Have a lovely Thursday
Ollie
Cyber threat intelligence
Who is doing what to whom and how.
Reporting on Russia
Russia – New Russian digital interference against France
French Government reporting on a disinformation campaign..
VIGINUM has a high degree of confidence that these bots are affiliated to the RRN network, given that one of their main activities consists in redirecting people to RRN websites.
As regards the initial distribution of the photos, while photos of the graffiti seem to have been first published authentically on X at 7.37 p.m. on 30 October, VIGINUM identified the first publication by the RRN bot network on 28 October, from 7.24 p.m. onwards – i.e. some 48 hours earlier.This new Russian digital interference operation against France testifies to the persistence of an opportunist and irresponsible strategy aimed at exploiting international crises in order to spread confusion and create tensions in the public debate in France and Europe.
Sandworm Disrupts Power in Ukraine Using a Novel Attack Against Operational Technology
Ken Proska, John Wolfram, Jared Wilson, Dan Black, Keith Lunden, Daniel Kapellmann Zafra, Nathan Brubaker, Tyler Mclellan and Chris Sistrunk detail a historic disruptive attack which sheds further light on alleged Russian doctrine.

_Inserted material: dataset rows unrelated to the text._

--- src/shared/shr_pkg.sv ---
// Shared constants and types of the serial host register port.
// Assumes one 10 MHz clock domain; pins are synchronised inside the port.
//
// How it works
// - Write-increment command advances pointer; STOP advances too
// - Write-no-increment keeps pointer; table index steps at LUT_ADDR
// - Read-increment advances pointer per byte and STOP
// - Read-no-increment leaves pointer unchanged
// - Address is ten bits; instruction holds top two
// - Mode strap high selects 3-wire; low seven straps give the 2-wire device address
// - Drive strap picks 3-wire active or open-drain data output; 2-wire is always open-drain
// - Edge strap picks 3-wire launch and sample clock edges; 2-wire always samples on rise
// - Bytes go MSB first, stable before sampling edge
// - 3-wire frames carry no device address byte
// - Same four commands and pointer rules in 3-wire
// - Straps latched at reset release, held until reset
// - 2-wire first byte is address plus direction bit
// - Acknowledge every received byte when addressed in 2-wire, except a write byte while the FIFO is full
package shr_pkg;

	localparam int ADDR_W = 10;
	localparam int LUT_IDX_W = 8;
	localparam int STRAP_W = 8;

	localparam int STRAP_MODE = 7;
	localparam int STRAP_EDGE = 6;
	localparam int STRAP_DRIVE = 5;

	localparam logic [3:0] CMD_WR_INC = 4'h1;
	localparam logic [3:0] CMD_WR_NOINC = 4'h2;
	localparam logic [3:0] CMD_RD_INC = 4'h9;
	localparam logic [3:0] CMD_RD_NOINC = 4'hA;

	localparam logic [3:0] BIT_ACK_SLOT = 4'h8;
	localparam logic [3:0] BIT_LAST = 4'h7;
	localparam logic [1:0] CFG_LATCH_CYC = 2'h2;
	localparam logic [ADDR_W-1:0] LUT_ADDR_DEF = 10'h000;
	localparam int FIFO_DEPTH = 8;

	typedef enum logic [4:0] {
		PH_IDLE = 5'h01,
		PH_DEV = 5'h02,
		PH_INS = 5'h04,
		PH_ADR = 5'h08,
		PH_DATA = 5'h10
	} shr_phase_t;

	typedef struct packed {
		logic lut;
		logic [LUT_IDX_W-1:0] lut_index;
		logic [ADDR_W-1:0] addr;
		logic [7:0] data;
	} shr_wr_req_t;

endpackage
**config.mk**
```make
export PLATFORM = sky130hd
export DESIGN_NAME = btcb_branch_unit
export DESIGN_NICKNAME = d
export VERILOG_FILES = /design/src/core/btcb_branch_unit.v /design/src/core/btcb_bit_map.v
export VERILOG_INCLUDE_DIRS = /design/src /design/src/core
export SDC_FILE = /design/constraint.sdc
export NUM_CORES = 1
export LEC_CHECK = 0
export ABC_AREA = 1
export BUFFER_PORTS_ARGS = -buffer_cell sky130_fd_sc_hd__buf_4
export CORE_AREA = 4 4 84 66
export CTS_CLUSTER_DIAMETER = 100
export DETAILED_ROUTE_END_ITERATION = 7
export DIE_AREA = 0 0 88 70
export MAX_ROUTING_LAYER = met4
export PLACE_DENSITY = 0.84
export SYNTH_ARGS = -nofsm -noshare
export SYNTH_HDL_FRONTEND = slang
export SYNTH_SLANG_ARGS = --single-unit
```
**constraint.sdc**
```tcl
create_clock -name clk -period 8.7 [get_ports clk]
set_input_delay 0.87 -clock clk [delete_from_list [all_inputs] [get_ports clk]]
set_output_delay 0.87 -clock clk [all_outputs]
set_load 0.01 [all_outputs]
```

In late 2022, [we] responded to a disruptive cyber physical incident in which the Russia-linked threat actor Sandworm targeted a Ukrainian critical infrastructure organization. This incident was a multi-event cyber attack that leveraged a novel technique for impacting industrial control systems (ICS) / operational technology (OT). The actor first used OT-level living off the land (LotL) techniques to likely trip the victim’s substation circuit breakers, causing an unplanned power outage that coincided with mass missile strikes on critical infrastructure across Ukraine. Sandworm later conducted a second disruptive event by deploying a new variant of CADDYWIPER in the victim’s IT environment.

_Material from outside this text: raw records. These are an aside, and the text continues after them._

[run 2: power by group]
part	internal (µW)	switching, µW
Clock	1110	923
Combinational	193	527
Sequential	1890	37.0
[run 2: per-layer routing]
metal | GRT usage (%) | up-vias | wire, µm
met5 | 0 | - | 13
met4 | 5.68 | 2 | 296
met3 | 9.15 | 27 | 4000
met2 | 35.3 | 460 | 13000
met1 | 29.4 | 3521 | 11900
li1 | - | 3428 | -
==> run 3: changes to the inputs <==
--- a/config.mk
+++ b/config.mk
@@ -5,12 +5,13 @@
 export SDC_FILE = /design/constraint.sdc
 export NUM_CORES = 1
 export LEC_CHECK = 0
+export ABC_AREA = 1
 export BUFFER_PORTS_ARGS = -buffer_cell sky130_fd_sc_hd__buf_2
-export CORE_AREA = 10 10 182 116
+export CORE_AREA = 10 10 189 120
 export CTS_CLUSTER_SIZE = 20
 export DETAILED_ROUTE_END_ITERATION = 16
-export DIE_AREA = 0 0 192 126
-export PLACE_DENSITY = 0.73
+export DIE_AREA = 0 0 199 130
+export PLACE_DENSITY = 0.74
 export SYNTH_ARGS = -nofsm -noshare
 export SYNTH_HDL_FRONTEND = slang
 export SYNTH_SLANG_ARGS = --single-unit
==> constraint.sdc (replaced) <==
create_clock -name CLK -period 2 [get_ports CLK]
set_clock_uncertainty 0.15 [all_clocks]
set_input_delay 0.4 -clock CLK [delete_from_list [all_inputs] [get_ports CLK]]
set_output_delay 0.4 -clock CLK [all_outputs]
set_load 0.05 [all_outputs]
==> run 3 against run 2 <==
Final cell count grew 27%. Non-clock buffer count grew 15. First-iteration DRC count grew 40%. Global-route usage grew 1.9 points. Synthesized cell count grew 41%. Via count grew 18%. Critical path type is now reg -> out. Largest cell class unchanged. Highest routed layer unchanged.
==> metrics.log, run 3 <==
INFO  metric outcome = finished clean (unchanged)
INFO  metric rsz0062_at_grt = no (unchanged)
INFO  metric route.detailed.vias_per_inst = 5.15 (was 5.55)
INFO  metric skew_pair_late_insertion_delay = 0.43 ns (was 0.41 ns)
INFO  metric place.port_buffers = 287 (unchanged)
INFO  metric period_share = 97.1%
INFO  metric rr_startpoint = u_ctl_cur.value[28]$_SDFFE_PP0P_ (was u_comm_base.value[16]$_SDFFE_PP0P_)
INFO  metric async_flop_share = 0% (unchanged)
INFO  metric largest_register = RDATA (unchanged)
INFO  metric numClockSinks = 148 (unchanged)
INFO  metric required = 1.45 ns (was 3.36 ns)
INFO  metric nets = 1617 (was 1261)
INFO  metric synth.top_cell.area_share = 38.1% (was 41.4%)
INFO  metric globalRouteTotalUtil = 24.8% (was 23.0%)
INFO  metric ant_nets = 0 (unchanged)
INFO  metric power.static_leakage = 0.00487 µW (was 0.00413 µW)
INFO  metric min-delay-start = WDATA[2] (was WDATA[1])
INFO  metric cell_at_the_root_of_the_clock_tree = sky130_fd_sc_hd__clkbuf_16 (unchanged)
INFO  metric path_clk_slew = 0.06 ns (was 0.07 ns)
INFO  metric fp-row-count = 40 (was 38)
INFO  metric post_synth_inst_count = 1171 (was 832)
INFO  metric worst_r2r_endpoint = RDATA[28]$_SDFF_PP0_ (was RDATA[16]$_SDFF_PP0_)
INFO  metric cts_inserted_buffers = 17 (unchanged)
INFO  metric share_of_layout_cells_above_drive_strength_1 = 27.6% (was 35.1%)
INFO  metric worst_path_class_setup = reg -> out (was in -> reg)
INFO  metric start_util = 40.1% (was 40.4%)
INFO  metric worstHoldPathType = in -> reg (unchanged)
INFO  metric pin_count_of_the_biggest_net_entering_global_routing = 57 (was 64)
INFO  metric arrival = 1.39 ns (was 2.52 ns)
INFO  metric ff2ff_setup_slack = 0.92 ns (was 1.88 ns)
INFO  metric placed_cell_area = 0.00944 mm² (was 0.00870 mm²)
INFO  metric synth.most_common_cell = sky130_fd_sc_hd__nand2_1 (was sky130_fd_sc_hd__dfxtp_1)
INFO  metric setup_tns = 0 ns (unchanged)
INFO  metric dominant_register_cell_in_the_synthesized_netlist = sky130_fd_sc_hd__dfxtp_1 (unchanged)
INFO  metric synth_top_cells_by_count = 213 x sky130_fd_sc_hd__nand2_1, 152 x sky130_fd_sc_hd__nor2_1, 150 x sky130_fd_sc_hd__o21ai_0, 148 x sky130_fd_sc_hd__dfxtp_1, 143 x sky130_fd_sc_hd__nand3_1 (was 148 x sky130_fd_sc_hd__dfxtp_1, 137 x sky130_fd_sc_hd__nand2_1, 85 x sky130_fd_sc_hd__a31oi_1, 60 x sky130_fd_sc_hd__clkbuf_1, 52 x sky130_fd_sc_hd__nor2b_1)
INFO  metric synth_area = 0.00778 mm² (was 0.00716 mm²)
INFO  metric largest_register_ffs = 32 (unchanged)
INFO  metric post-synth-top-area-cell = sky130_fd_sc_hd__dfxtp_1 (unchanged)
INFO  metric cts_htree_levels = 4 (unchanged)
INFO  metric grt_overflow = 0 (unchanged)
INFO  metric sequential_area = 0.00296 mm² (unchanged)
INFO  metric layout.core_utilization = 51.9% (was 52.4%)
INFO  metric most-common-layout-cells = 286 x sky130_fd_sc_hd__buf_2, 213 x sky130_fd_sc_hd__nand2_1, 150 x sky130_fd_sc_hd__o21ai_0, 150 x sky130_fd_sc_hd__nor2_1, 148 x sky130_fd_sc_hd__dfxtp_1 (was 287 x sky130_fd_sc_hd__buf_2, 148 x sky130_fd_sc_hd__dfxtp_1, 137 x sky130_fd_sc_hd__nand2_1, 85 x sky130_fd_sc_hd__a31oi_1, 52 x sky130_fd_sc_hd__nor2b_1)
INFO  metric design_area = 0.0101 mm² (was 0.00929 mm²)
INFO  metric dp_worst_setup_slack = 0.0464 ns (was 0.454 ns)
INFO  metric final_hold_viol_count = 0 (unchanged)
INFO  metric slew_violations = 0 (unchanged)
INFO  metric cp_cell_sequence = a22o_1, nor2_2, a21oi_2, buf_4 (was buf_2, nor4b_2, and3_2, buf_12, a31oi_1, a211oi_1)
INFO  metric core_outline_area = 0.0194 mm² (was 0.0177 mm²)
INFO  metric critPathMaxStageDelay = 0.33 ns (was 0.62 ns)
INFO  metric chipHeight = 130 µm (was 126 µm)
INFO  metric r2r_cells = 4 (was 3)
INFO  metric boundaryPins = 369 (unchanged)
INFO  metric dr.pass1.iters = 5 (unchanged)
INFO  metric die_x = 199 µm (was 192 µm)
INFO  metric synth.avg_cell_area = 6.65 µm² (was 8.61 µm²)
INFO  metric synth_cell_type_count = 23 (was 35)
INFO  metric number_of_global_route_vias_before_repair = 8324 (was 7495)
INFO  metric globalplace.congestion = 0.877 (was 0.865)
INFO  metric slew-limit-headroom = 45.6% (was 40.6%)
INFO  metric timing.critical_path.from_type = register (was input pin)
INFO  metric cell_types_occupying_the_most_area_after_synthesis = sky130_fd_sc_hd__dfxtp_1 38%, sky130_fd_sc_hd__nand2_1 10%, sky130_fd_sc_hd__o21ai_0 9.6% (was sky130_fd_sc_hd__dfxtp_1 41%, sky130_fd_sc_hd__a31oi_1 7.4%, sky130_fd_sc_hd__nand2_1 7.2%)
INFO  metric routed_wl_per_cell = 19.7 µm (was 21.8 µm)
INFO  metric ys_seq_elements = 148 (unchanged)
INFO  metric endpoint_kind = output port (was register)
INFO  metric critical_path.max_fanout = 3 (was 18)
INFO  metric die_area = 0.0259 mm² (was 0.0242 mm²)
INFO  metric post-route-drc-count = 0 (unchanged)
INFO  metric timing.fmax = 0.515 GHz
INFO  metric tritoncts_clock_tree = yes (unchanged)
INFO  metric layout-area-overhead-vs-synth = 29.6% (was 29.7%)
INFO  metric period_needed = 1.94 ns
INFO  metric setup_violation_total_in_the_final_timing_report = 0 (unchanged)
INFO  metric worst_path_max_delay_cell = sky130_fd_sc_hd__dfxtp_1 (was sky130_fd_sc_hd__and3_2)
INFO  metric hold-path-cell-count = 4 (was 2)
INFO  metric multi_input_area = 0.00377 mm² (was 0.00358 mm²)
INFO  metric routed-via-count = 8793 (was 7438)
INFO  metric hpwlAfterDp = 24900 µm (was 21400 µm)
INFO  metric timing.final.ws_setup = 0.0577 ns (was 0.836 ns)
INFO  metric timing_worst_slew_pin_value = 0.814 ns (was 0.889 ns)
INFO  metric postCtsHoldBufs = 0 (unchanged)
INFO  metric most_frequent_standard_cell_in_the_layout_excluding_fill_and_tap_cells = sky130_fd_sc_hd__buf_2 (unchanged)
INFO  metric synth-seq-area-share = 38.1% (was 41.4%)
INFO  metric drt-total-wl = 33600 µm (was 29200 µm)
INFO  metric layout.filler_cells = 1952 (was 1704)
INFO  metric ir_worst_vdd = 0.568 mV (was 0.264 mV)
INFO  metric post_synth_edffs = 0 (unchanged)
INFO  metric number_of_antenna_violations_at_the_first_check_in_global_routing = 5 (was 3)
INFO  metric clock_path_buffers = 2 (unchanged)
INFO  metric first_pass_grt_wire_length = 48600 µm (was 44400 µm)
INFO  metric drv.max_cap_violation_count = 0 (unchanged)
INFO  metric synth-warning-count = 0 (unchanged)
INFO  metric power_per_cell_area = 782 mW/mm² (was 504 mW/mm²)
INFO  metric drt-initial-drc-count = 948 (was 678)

https://www.mandiant.com/resources/blog/sandworm-disrupts-power-ukraine-operational-technology
Reporting on China
The rootkit virus spreads through the "Dragon Babu" private server and can hijack web pages
Chinese reporting on a local threat which shows a degree of sophistication targeting Microsoft Windows for likely criminal purposes.

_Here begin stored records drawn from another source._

==> src/hdl/gcsm_params.svh <==
// Constants of the gripper command state machine: register offsets,
// field positions and reset values.
// Assumes inclusion by bare name from design files.
`ifndef GCSM_PARAMS_SVH
`define GCSM_PARAMS_SVH

// ****************************************************************
// Register offsets (byte addresses)
// ****************************************************************
`define GCSM_ADDR_CTRL   12'h000
`define GCSM_ADDR_STAT   12'h004
`define GCSM_ADDR_POS    12'h008
`define GCSM_ADDR_CFG    12'h00c
`define GCSM_ADDR_EVT    12'h010
`define GCSM_ADDR_GRIP   12'h020
`define GCSM_ADDR_SW     12'h030
`define GCSM_ADDR_BLK_M  12'hff0

// ****************************************************************
// Field positions
// ****************************************************************
`define GCSM_CTRL_EN     0
`define GCSM_CTRL_HOME   1
`define GCSM_CTRL_GRIP   2
`define GCSM_CTRL_IDX_LO 4
`define GCSM_CFG_REFIN   0
`define GCSM_STAT_SW_LO  8

// ****************************************************************
// Reset values
// ****************************************************************
`define GCSM_CTRL_RST    32'h0000_0000
`define GCSM_CFG_RST     1'b0
`define GCSM_GRIP_RST    32'h0000_0000
`define GCSM_SW_RST      32'h0000_0000
`define GCSM_EVT_RST     16'h0000

`endif

==> src/hdl/gcsm_pkg.sv <==
// Types of the gripper command state machine.
// Assumes nothing of its surroundings.
package gcsm_pkg;

    // Gripping control states
    typedef enum logic [2:0] {
        GCSM_UNINIT,
        GCSM_REF,
        GCSM_IDLE,
        GCSM_MOVE,
        GCSM_RELEASED,
        GCSM_NOPART,
        GCSM_HOLDING,
        GCSM_FAULT
    } gcsm_state_e;

    // Drive force selection
    typedef enum logic [1:0] {
        GCSM_F_NONE,
        GCSM_F_REF,
        GCSM_F_REDUCED,
        GCSM_F_GRIP
    } gcsm_force_e;

endpackage : gcsm_pkg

In order to reduce the possibility of detection and removal, the virus disguises itself as the system driver pci.sys.
..
The Rootkit virus will also protect itself from being read and modified by Hooking the FSD (File System Driver) device object to avoid detection by anti-virus software.
Modern Asian APT groups’ tactics, techniques and procedures (TTPs)
Nikita Nazarov, Kirill Mitrofanov, Alexander Kirichenko, Vladislav Burtsev, Natalya Shornikova, Sergey Kireev, Danila Nasonov and Vasily Berdnikov provide their summary on a range of suspected regional actors with various samples which result in indicating how are the busier groups from their dataset.
also with sectoral targeting breakdowns - agriculture was a bit of surprise to me.
Reporting on North Korea
Detection of attack circumstances abusing asset management program (Andariel Group)
South Korean reporting on an alleged North Korea threat actor targeting a specific asset management product. However the exact means of initial access i.e. vulnerability or product feature is unclear. I suspect however more than likely than not product feature given the type of product…
[We] confirmed that the Andariel threat group, which is known to be affiliated with or a subordinate organization of the Lazarus group, has recently been distributing malware through attacks using a specific asset management program.
It is impossible to tell from the log alone whether it is an attack using a vulnerability or a simple exploit.
Lazarus going after Apple Developers
Reporting on a downloader sample which appears to be going after developers who develop for macOS. More supply chain shenanigans?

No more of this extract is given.